Husky Yue Daily Record—— HahMap 、Hashtable、ConcurrentHashMap Resourse Code Annotation

一、HahMap Resourse Code Annotation

initCapacity: 16
loadFactor: 0.75
resize: double

static final int DEFAULT_INITIAL_CAPACITY = 1 << 4; // aka 16
static final int MAXIMUM_CAPACITY = 1 << 30; //1073741824
if ((newCap = oldCap << 1) < MAXIMUM_CAPACITY &&
 oldCap >= DEFAULT_INITIAL_CAPACITY)
 newThr = oldThr << 1; // double threshold

HashMap is under package java.util,the annotations of it are below:

Firstly, Hash table based implementation of the Map interface.

  • This implementation provides all of the optional map operations, and permits
    null values and the null key.
    *The HashMap class is roughly equivalent to Hashtable, except that it is
    unsynchronized and permits nulls.
  • This class makes no guarantees as to the order of the map; in particular, it does not guarantee that the order will remain constant over time.

Secondly, this implementation provides constant-time performance for the basic operations (get and put), assuming the hash function disperses the elements properly among the buckets.

  • Iteration over collection views requires time proportional to the “capacity” of the
    HashMap instance (the number of buckets) plus its size (the number
    of key-value mappings).
  • Thus, it’s very important not to set the initial capacity too high (or the load factor too low) if iteration performance is important.
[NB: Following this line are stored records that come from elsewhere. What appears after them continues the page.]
<file path="src/rtl/sbs_pkg.sv">
package sbs_pkg;

    localparam int BYTE_BITS = 8;
    localparam int CNT_W     = $clog2(BYTE_BITS + 1);
    localparam logic [CNT_W-1:0] ACK_SLOT = CNT_W'(BYTE_BITS);
    localparam logic [3:0] ADDR_FIXED = 4'b1001;

    typedef enum logic [2:0] {
        PH_IDLE,
        PH_ADDR,
        PH_PTR,
        PH_WR,
        PH_RD
    } phase_t;

    typedef enum logic [1:0] {
        REG_TEMP = 2'd0,
        REG_CFG  = 2'd1,
        REG_HYST = 2'd2,
        REG_OVER = 2'd3
    } regsel_t;

    typedef struct packed {
        logic        en;
        regsel_t     sel;
        logic [15:0] data;
    } wr_req_t;

    function automatic logic is_wide(regsel_t r);
        return r != REG_CFG;
    endfunction

endpackage

</file>
<file path="src/rtl/sbs_line_sync.sv">
module sbs_line_sync #(
    parameter int STAGES = 2
) (
    input  logic clk,
    input  logic rst,
    input  logic scl_raw,
    input  logic sda_raw,
    output logic sda_lvl,
    output logic scl_rise,
    output logic scl_fall,
    output logic start_det,
    output logic stop_det
);
    logic [STAGES-1:0] scl_sh, sda_sh;
    logic scl_prev, sda_prev, scl_lvl;

    always_ff @(posedge clk) begin
        if (rst) begin
            scl_sh   <= '1;
            sda_sh   <= '1;
            scl_prev <= 1'b1;
            sda_prev <= 1'b1;
        end else begin
            scl_sh   <= {scl_sh[STAGES-2:0], scl_raw};
            sda_sh   <= {sda_sh[STAGES-2:0], sda_raw};
            scl_prev <= scl_lvl;
            sda_prev <= sda_lvl;
        end
    end

    assign scl_lvl   = scl_sh[STAGES-1];
    assign sda_lvl   = sda_sh[STAGES-1];
    assign scl_rise  = scl_lvl & ~scl_prev;
    assign scl_fall  = ~scl_lvl & scl_prev;
    assign start_det = scl_lvl & scl_prev & sda_prev & ~sda_lvl;
    assign stop_det  = scl_lvl & scl_prev & ~sda_prev & sda_lvl;

endmodule

</file>
<file path="src/rtl/sbs_regbank.sv">
module sbs_regbank
    import sbs_pkg::*;
#(
    parameter logic [7:0]  CFG_RESET  = 8'h00,
    parameter logic [15:0] HYST_RESET = 16'h4B00,
    parameter logic [15:0] OVER_RESET = 16'h5000
) (
    input  logic        clk,
    input  logic        rst,
    input  wr_req_t     wr,
    input  regsel_t     rd_sel,
    input  logic [15:0] temp_in,
    output logic [15:0] rd_data
);
    logic [7:0]  cfg_q;
    logic [15:0] hyst_q, over_q;

    always_ff @(posedge clk) begin
        if (rst) begin
            cfg_q  <= CFG_RESET;
            hyst_q <= HYST_RESET;
            over_q <= OVER_RESET;
        end else if (wr.en) begin
            case (wr.sel)
                REG_CFG:  cfg_q  <= wr.data[7:0];
                REG_HYST: hyst_q <= wr.data;
                REG_OVER: over_q <= wr.data;
                default:  ;
            endcase
        end
    end

    always_comb begin
        case (rd_sel)
            REG_TEMP: rd_data = temp_in;
            REG_CFG:  rd_data = {cfg_q, 8'h00};
            REG_HYST: rd_data = hyst_q;
            default:  rd_data = over_q;
        endcase
    end

    // a write aimed at the temperature slot leaves every stored register alone
    a_r6_temp_write_dropped: assert property (@(posedge clk) disable iff (rst)
        (wr.en && wr.sel == REG_TEMP) |=> ($stable(cfg_q) && $stable(hyst_q) && $stable(over_q)));

    // a committed 16-bit write lands in full
    a_r5_wide_commit: assert property (@(posedge clk) disable iff (rst)
        (wr.en && wr.sel == REG_HYST) |=> (hyst_q == $past(wr.data)));

endmodule

</file>
<file path="src/rtl/sensor_bus_slave.sv">
module sensor_bus_slave
    import sbs_pkg::*;
#(
    parameter int          SYNC_STAGES = 2,
    parameter logic [7:0]  CFG_RESET   = 8'h00,
    parameter logic [15:0] HYST_RESET  = 16'h4B00,
    parameter logic [15:0] OVER_RESET  = 16'h5000
) (
    input  logic        clk,
    input  logic        rst,
    input  logic        scl_in,
    input  logic        sda_in,
    input  logic [2:0]  addr_strap,
    input  logic [15:0] temp_value,
    output logic        sda_oe
);
    localparam int IDX_W = $clog2(BYTE_BITS);

    logic sda_lvl, scl_rise, scl_fall, start_det, stop_det;

    sbs_line_sync #(.STAGES(SYNC_STAGES)) u_sync (
        .clk(clk), .rst(rst), .scl_raw(scl_in), .sda_raw(sda_in),
        .sda_lvl(sda_lvl), .scl_rise(scl_rise), .scl_fall(scl_fall),
        .start_det(start_det), .stop_det(stop_det)
    );

    phase_t          phase;
    logic [CNT_W-1:0] cnt;
    logic [7:0]      shreg, hold;
    regsel_t         ptr;
    logic            widx, ridx;
    logic [15:0]     snap, rd_data;
    wr_req_t         wr;

    sbs_regbank #(.CFG_RESET(CFG_RESET), .HYST_RESET(HYST_RESET), .OVER_RESET(OVER_RESET)) u_bank (
        .clk(clk), .rst(rst), .wr(wr), .rd_sel(ptr), .temp_in(temp_value), .rd_data(rd_data)
    );

    logic            addr_hit, ptr_ok, ack_now, tx_bit;
    logic [7:0]      tx_byte;
    logic [IDX_W-1:0] bit_idx;

    assign addr_hit = (shreg[7:1] == {ADDR_FIXED, addr_strap});
    assign ptr_ok   = (shreg[7:2] == 6'd0);
    assign tx_byte  = ridx ? snap[7:0] : snap[15:8];
    assign bit_idx  = IDX_W'(BYTE_BITS - 1) - cnt[IDX_W-1:0];
    assign tx_bit   = tx_byte[bit_idx];

    always_comb begin
        case (phase)
            PH_ADDR: ack_now = addr_hit;
            PH_PTR:  ack_now = ptr_ok;
            PH_WR:   ack_now = 1'b1;
            default: ack_now = 1'b0;
        endcase
    end

    always_ff @(posedge clk) begin
        if (rst) begin
            phase  <= PH_IDLE;
            cnt    <= '0;
            shreg  <= '0;
            hold   <= '0;
            ptr    <= REG_TEMP;
            widx   <= 1'b0;
            ridx   <= 1'b0;
            snap   <= '0;
            sda_oe <= 1'b0;
            wr     <= '0;
        end else begin
            wr.en <= 1'b0;
            if (start_det) begin
                phase  <= PH_ADDR;
                cnt    <= '0;
                widx   <= 1'b0;
                ridx   <= 1'b0;
                sda_oe <= 1'b0;
            end else if (stop_det) begin
                phase  <= PH_IDLE;
                cnt    <= '0;
                sda_oe <= 1'b0;
            end else if (phase != PH_IDLE) begin
                if (scl_rise) begin
                    if (cnt != ACK_SLOT) begin
                        shreg <= {shreg[6:0], sda_lvl};
                        cnt   <= cnt + 1'b1;
                    end else begin
                        cnt <= '0;
                        case (phase)
                            PH_ADDR: begin
                                if (!addr_hit) phase <= PH_IDLE;
                                else if (shreg[0]) begin
                                    phase <= PH_RD;
                                    snap  <= rd_data;
                                    ridx  <= 1'b0;
                                end else phase <= PH_PTR;
                            end
                            PH_PTR: begin
                                if (ptr_ok) begin
                                    ptr   <= regsel_t'(shreg[1:0]);
                                    phase <= PH_WR;
                                end else phase <= PH_IDLE;
                            end
                            PH_WR: begin
                                if (!widx && is_wide(ptr)) begin
                                    hold <= shreg;
                                    widx <= 1'b1;
                                end else begin
                                    wr.en   <= 1'b1;
                                    wr.sel  <= ptr;
                                    wr.data <= widx ? {hold, shreg} : {8'h00, shreg};
                                    widx    <= 1'b0;
                                end
                            end
                            PH_RD: begin
                                if (sda_lvl) phase <= PH_IDLE;
                                else if (is_wide(ptr)) ridx <= ~ridx;
                            end
                            default: ;
                        endcase
                    end
                end else if (scl_fall) begin
                    if (phase == PH_RD) sda_oe <= (cnt == ACK_SLOT) ? 1'b0 : ~tx_bit;
                    else                sda_oe <= (cnt == ACK_SLOT) && ack_now;
                end
            end
        end
    end

    // the pull-down moves only after a clock fall, start or stop
    a_r8_oe_on_fall: assert property (@(posedge clk) disable iff (rst)
        !$stable(sda_oe) |-> $past(scl_fall || start_det || stop_det));

    // a stop leaves the line released
    a_r8_stop_release: assert property (@(posedge clk) disable iff (rst)
        stop_det |=> !sda_oe);

    // any start puts the slave back at the first address bit
    a_r7_start_to_addr: assert property (@(posedge clk) disable iff (rst)
        start_det |=> (phase == PH_ADDR && cnt == '0 && !sda_oe));

    // the pointer changes only when an acceptable pointer byte completes
    a_r2_ptr_guard: assert property (@(posedge clk) disable iff (rst)
        !$stable(ptr) |-> $past(phase == PH_PTR && scl_rise && cnt == ACK_SLOT && shreg[7:2] == 6'd0));

    // a master not-acknowledge ends the read
    a_r4_nack_ends_read: assert property (@(posedge clk) disable iff (rst)
        (phase == PH_RD && scl_rise && cnt == ACK_SLOT && sda_lvl && !start_det && !stop_det)
        |=> (phase == PH_IDLE));

endmodule

</file>
<file path="config.mk">
export PLATFORM = sky130hd
export DESIGN_NAME = sensor_bus_slave
export DESIGN_NICKNAME = d
export VERILOG_FILES = /design/src/rtl/sbs_pkg.sv /design/src/rtl/sbs_line_sync.sv /design/src/rtl/sbs_regbank.sv /design/src/rtl/sensor_bus_slave.sv
export SDC_FILE = /design/constraint.sdc
export NUM_CORES = 1
export LEC_CHECK = 0
export BUFFER_PORTS_ARGS = -buffer_cell sky130_fd_sc_hd__buf_2
export CAP_MARGIN = 30
export CORE_MARGIN = 3
export CORE_UTILIZATION = 55
export DETAILED_ROUTE_END_ITERATION = 12
export PLACE_DENSITY = 0.77
export SLEW_MARGIN = 5
export SYNTH_ARGS = -nofsm -noshare
export SYNTH_HDL_FRONTEND = slang
export SYNTH_HIERARCHICAL = 1
export SYNTH_SLANG_ARGS = --single-unit
export TNS_END_PERCENT = 30
</file>
<file path="constraint.sdc">
create_clock -name clk -period 2 [get_ports clk]
set_input_delay 0.4 -clock clk [delete_from_list [all_inputs] [get_ports clk]]
set_output_delay 0.4 -clock clk [all_outputs]
set_load 0.05 [all_outputs]
</file>
---- After elaboration in Yosys (flattened, before gate mapping) ----
Cells that the tools add are included.
word-level totals
  register bits ........................... 109
  bits of input ports ..................... 23
  memories ................................ 0
  output and inout port bits .............. 1
  latch bits .............................. 0
  word-level logic and storage cells ...... 117
  memory bits (writable) .................. 0
  memory bits (read-only) ................. 0
operators by class
  magnitude comparators ................... 1
  bitwise logic cells ..................... 20
  add/subtract/negate cells ............... 2
  divide/modulo/power cells ............... 0
  equal/unequal tests ..................... 20
  reduce and logical (&&, ||, !) cells .... 28
  multiplexer cells ....................... 26
  multipliers ............................. 0
  shift-type cells ........................ 0
operator list
  operator                                              count
  case mux 16 bit (3 select lines)                      1
  AND reduction 7 bit                                   3
  AND reduction 5 bit                                   4
  two-way mux 19 bit                                    1
  two-way mux 16 bit                                    1
  two-way mux 1 bit                                     13
  inverter 1 bit                                        13
  nonzero test 3 bit                                    4
  two-way mux 3 bit                                     3
  case mux 3 bit (3 select lines)                       1
  AND reduction 9 bit                                   1
  two-way mux 8 bit                                     1
  inequality test 2 bit (second input constant)         4
  AND reduction 2 bit                                   4
  AND reduction 8 bit                                   1
  bitwise AND 1 bit                                     7
  equality test 7 bit                                   1
  OR reduction 7 bit                                    1
  equality test 2 bit (second input constant)           3
  equality test 3 x 2 -> 1 bit (second input constant)  2
  zero test 6 bit                                       1
  nonzero test 5 bit                                    1
  adder 4 x 1 -> 4 bit (second input constant)          1
  equality test 2 x 1 -> 1 bit (second input constant)  2
  other kinds (21)                                      23

---- Depth between registers and ports, before layout ----
  depth in word-level cells ............... 8
  gate-level depth with buffers ........... 10
  gate-level depth less buffers ........... 7

---- Cells and area by module ----
Netlist, hierarchy kept.
by module, submodules not included
  module            sequential area each (um2)  times used  cells each  area each (um2)
  sensor_bus_slave  1,261.2                     1           303         2,896.5
  sbs_regbank       800.8                       1           184         2,064.5
  sbs_line_sync     120.1                       1           16          190.2

---- Least setup slack after synthesis ----
No wires, ideal clock.
  kind .................................... flip-flop to flip-flop
  start ................................... register cnt[1]
  end ..................................... register wr[16] (netlist name)
  cell stages (with the launch flop) ...... 11
  clock period less this slack ............ 2.153 ns
  data arrival time ....................... 2.026 ns
  path slack .............................. -0.153 ns
  data required time ...................... 1.872 ns
  buffers on the path ..................... 3
  setup time .............................. 0.128 ns
  cells stage by stage .................... dfxtp_1 -> clkbuf_1 -> inv_1 -> ha_1 -> nand3b_4 -> or3_4 -> nor4_2 -> buf_4 -> buf_8 -> mux2i_1 -> nor2_1
on the way
  word-level cells in the longest chain between the ends .. 3
ends and longest elaborated chain
  element                               RTL line                source
  from (decl)                           sensor_bus_slave.sv:28  logic [CNT_W-1:0] cnt;
  from (signal assigned)                sensor_bus_slave.sv:86  cnt <= cnt + 1'b1;
  inequality test 4 bit                 sensor_bus_slave.sv:84  if (cnt != ACK_SLOT) begin
  inverter 1 bit (no source line)       -
  AND reduction 7 bit (no source line)  -
Every way passes these cells.
A chain may end at the register's enable or synchronous reset.

---- Final worst setup path ----
  start ................................... register cnt[0]
  end ..................................... register wr[1] (netlist name)
on the way
  word-level cells in the longest chain between the ends .. 3
ends and longest elaborated chain
  element                               RTL line
  inequality test 4 bit                 sensor_bus_slave.sv:84
  inverter 1 bit (no source line)       -
  AND reduction 7 bit (no source line)  -
Every way passes these cells.

==> summary.md <==
| Metric | Value |
|---|---|
| CP arrival | `around 2.3 ns` |
| Mapped Nets | `between 500 and 600` |
| Port Buf Inserts | `23` |
| Routed via count | `3,708` |
| Ant diodes | `0` |
| Final hold vios | `0` |
| CP required | `2.23 ns` |
| Largest area contributor in the netlist | `dfxtp_1` |
| Failing checks | `setup timing` |
| RSZ-0062 raised after global routing | `yes` |
| Async set-reset flop share out of synthesis | `0%` |
| # fillers | `680` |
| Remaining antenna violation count | `0` |
| CP Capture Type | `flop` |
| Worst-Margin Slew | `0.5888 ns` |
| Final setup viols | `1` |
| Clk buf depth | `2` |
| Post-synth top cells | `dfxtp_1, mux2i_1, nor2_1` |
| Hold path cells | `2` |
| Post-Syn Area per Cell | `about 10 sq um` |
| VDD IR-drop max | `376.4 uV` |
| Synth top area share | `42.36%` |
| Worst R2R Path Depth | `9` |
| Crit Path Max Fanout | `5` |
| Top FF cell, synth | `dfxtp_1` |
| Final WS setup | `-0.04719 ns` |
| GRT Overall Usage | `21.56%` |
| Number of enable flip-flop cells after synthesis | `0` |
| Die ar. | `0.01056 sq mm` |
| Relative slew slack | `60.63%` |
| Sink Count | `109` |
| Fmax | `488.5 MHz` |
| Core area | `0.008891 sq mm` |
| Initial antenna violation count | `0` |
| FF+latch count, synth | `roughly 110` |
| Top cells by area, synth | `dfxtp_1, mux2i_1, nand2b_1` |
| Fin crit period | `2.047 ns` |
| MaxCap Viol Count | `0` |
| Die Ht | `102.8 um` |
| Post-CTS Hold Buffers | `0` |
| Total routed wirelength | `11,100 um` |
| Hold EP | `u_sync/scl_sh[0]` |
| Vias in the first global route | `roughly 3.5k` |
| Outcome | `complete, but fails checks` |
| Gate Count Post-Synth | `503` |
| Crit Reg-Reg Endpoint | `wr[1]` |
| First DRT Iteration DRCs | `157` |
| Layout cell share with drive strength beyond 1 | `20.11%` |
| Pins Over Slew Limit | `0` |
| Largest net degree at the start of global routing | `~120` |
| Clock Root Buffer | `clkbuf_8` |
| Total congestion overflow | `0` |
| Hold Crit Class | `in -> reg` |
| Register area share after synthesis | `42.36%` |
| TritonCTS clock tree | `built` |
| Setup_tns | `-0.04719 ns` |
| Row cnt | `34` |
| Most numerous cell in the Yosys netlist | `dfxtp_1` |
| Wire length of the first global-routing pass | `17,620 um` |
| Num CTS Buffers | `9` |
| First-pass iteration count of the detailed router | `5` |
| Detailed placement HPWL | `7607 um` |
| Vias per cell | `5.749` |
| Crit Path Class | `reg -> reg` |
| DRC violations left | `0` |
| CTS clock-pin slew for the worst setup and hold paths | `0.11 ns` |
| Critical R2R Launch | `cnt[0]` |
| # nets final | `557` |
| Top Ports | `24` |
| Worst skew pair latency | `0.36 ns` |
| Power per cell area | `657.8 mW/mm^2` |
| Max Clock Skew | `0.009620 ns` |
| Area growth syn-to-layout | `12.53%` |
| Crit start category | `flop` |
| Hold wc startpoint | `scl_in` |
| Die Width | `102.8 um` |
| Placer Congestion | `0.8353` |
| Sequential cell area | `0.002191 sq mm` |
| Cell Area, Synth | `0.005151 sq mm` |
| Initial Utilization | `between 50% and 60%` |
| Flop-to-flop setup slack | `-0.05 ns` |
| H-tree levels | `3` |
| Area of the multi-input gates | `between 0.002 and 0.003 sq mm` |
| Post-DR wirelength/cell | `~17 um` |
| Final worst-path cycle share | `102.4%` |
| Pre-CTS setup slack | `-0.01660 ns` |
| Yosys warnings | `6` |
| Yosys cell types | `55` |
| P_leak | `between 2 and 2.5 nW` |
[cells in the final DEF (no fill, tap or decap), drive strengths merged, types with 3 or more instances in the layout]
cell	instances
nor4	7
or3	4
nand3	14
nor2b	4
a21oi	13
dfxtp	109
inv	9
nand2	17
buf	54
a22o	8
mux2	8
nand2b	49
mux2i	87
or2	6
nor2	66
nand3b	6
nor3	10
clkbuf	12
mux4	11
o21ai	4
nand4	3
xor2	5
[how the worst max path moves through the flow]
stage                                 from      to  slack, ns
after global placement    u_sync/sda_sh[1]  sda_oe       0.02
after global routing                cnt[1]   wr[1]      -0.14
after detailed placement  u_sync/scl_sh[1]  wr[10]      -0.02
after floorplan           u_sync/sda_sh[1]  sda_oe      -0.03
final                               cnt[0]   wr[1]      -0.05
after CTS                 u_sync/sda_sh[1]  sda_oe      -0.02
[repair_timing]
item,4_1_cts,5_1_grt
resized for setup,1,12
endpoints found under the setup margin,8,34
gates cloned,0,2
pin swaps,0,8
setup buffers,0,2
[cell families (layout without fill, tap and decap cells)]
group	after synthesis	after routing	share of synthesized area, %
AO/OA/AOI/OAI	39	39	5.246
XOR/XNOR	5	5	0.8501
adder cells (fa/ha/maj)	2	2	0.4857
buffers and inverters	45	79	5.489
flip-flops	109	109	42.36
multiplexers	106	106	24.19
AND/OR/NAND/NOR	197	197	21.38
[final cells by class]
class,instances,share of cell area (%)
multi-input combinational,349,47.81
timing repair buffer,56,7.511
tap,108,2.331
sequential,109,37.79
inverter,7,0.5396
clock inverter,6,1.813
clock buffer,10,2.202
[critical path: stages, from the launching register on]
cell and delay, ns:
dfxtp_2 0.35, inv_4 0.05, ha_4 0.15, nand3b_4 0.08, or3_4 0.41, nor4_4 0.25
buf_4 0.20, buf_12 0.14, mux2i_4 0.23, nor2_1 0.06
[sequential cells by signal, indices dropped and copies added, names as in the netlist]
register	flops
sda_oe	1
hold	8
u_sync/scl_sh	2
snap	16
ptr	2
ridx	1
phase	3
shreg	8
u_bank/cfg_q	8
u_sync/sda_sh	2
u_bank/hyst_q	16
u_sync/scl_prev	1
widx	1
cnt	4
u_bank/over_q	16
u_sync/sda_prev	1
wr	19
[per-stage QoR]
stage                     hold slack, ns  total power, mW  cell area (sq um)  std cells  util (%)
after floorplan                   0.3832            2.324               5182        503         -
after global placement            0.3871            2.368               5436        625     61.15
after detailed placement          0.3914            2.371               5436        625     61.15
after CTS                         0.1901            3.848               5673        641     63.81
after global routing              0.1911            3.940               5797        645     65.20
final                             0.2064            3.813               5797        645     65.20
[routing by layer]
layer  vias up  GRT usage [%]  routed length [um]  share of wire, %
li1       1833              -                   -                 -
met2        75          36.05                5621                51
met3        17          4.263                 401               3.6
met1      1783          28.36                4929                44
met5         -              0                   0                 0
met4         0          6.574                 150               1.4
Thirdly, an instance of HashMap has two parameters that affect its performance:

  • initial capacity and load factor.
  • The capacity is the number of buckets in the hash table, and the initial
    capacity is simply the capacity at the time the hash table is created.
  • The load factor is a measure of how full the hash table is allowed to get before its capacity is automatically increased. When the number of entries in the hash table exceeds the product of the load factor and thecurrent capacity, the hash table is rehashed (that is, internal data structures are rebuilt) so that the hash table has approximately twice the number of buckets.

Fourthly, as a general rule, the default load factor (.75) offers a good tradeoff between time and space costs.

  • Higher values decrease the space overhead but increase the lookup cost (reflected in most of the operations of the HashMap class, including get and put).
  • The expected number of entries in the map and its load factor should be taken into account when setting its initial capacity, so as to minimize the number of rehash operations.
  • If the initial capacity is greater than the maximum number of entries divided by the load factor, no rehash operations will ever occur.

Fifthly, if many mappings are to be stored in a HashMap instance, creating it with a sufficiently large capacity will allow the mappings to be stored more efficiently than letting it perform automatic rehashing as needed to grow the table. * Note that usingmany keys with the same {@code hashCode()} is a sure way to slow down performance of any hash table. * To ameliorate impact, when keys are {@link Comparable}, this class may use comparison order among keys to help break ties.

Sixthly, note that this implementation is not synchronized.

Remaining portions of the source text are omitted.